# Try it:
Whenever a line in the entries below contains the string "constraint", copy that line.
■ ■ ■ ■ ■ ■ ■
--- config.mk ---
export PLATFORM = sky130hd
export DESIGN_NAME = decodeStage
export DESIGN_NICKNAME = d
export VERILOG_FILES = /design/src/decodePkg.sv /design/src/aluCtrlIf.sv /design/src/ctrlIf.sv /design/src/aluDecoder.sv /design/src/decodeStage.sv /design/src/mainDecoder.sv /design/src/operandFields.sv
export SDC_FILE = /design/constraint.sdc
export NUM_CORES = 1
export LEC_CHECK = 0
export BUFFER_PORTS_ARGS = -buffer_cell sky130_fd_sc_hd__buf_2
export CORE_ASPECT_RATIO = 1.25
export CORE_UTILIZATION = 49
export DETAILED_ROUTE_END_ITERATION = 12
export GPL_TIMING_DRIVEN = 0
export MAX_ROUTING_LAYER = met4
export PLACE_DENSITY = 0.77
export SKIP_LAST_GASP = 1
export SYNTH_ARGS = -nofsm -noshare
export SYNTH_HDL_FRONTEND = slang
export SYNTH_HIERARCHICAL = 1
export SYNTH_SLANG_ARGS = --single-unit
export TNS_END_PERCENT = 100
--- constraint.sdc ---
create_clock -name clk -period 0.8 [get_ports clk]
set_clock_uncertainty 0.05 [all_clocks]
set_input_delay 0.04 -clock clk [delete_from_list [all_inputs] [get_ports clk]]
set_output_delay 0.04 -clock clk [all_outputs]
set_load 0.02 [all_outputs]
■ ■ ■ ■ ■ ■ ■
# Response area:
export SDC_FILE = /design/constraint.sdc
--- constraint.sdc ---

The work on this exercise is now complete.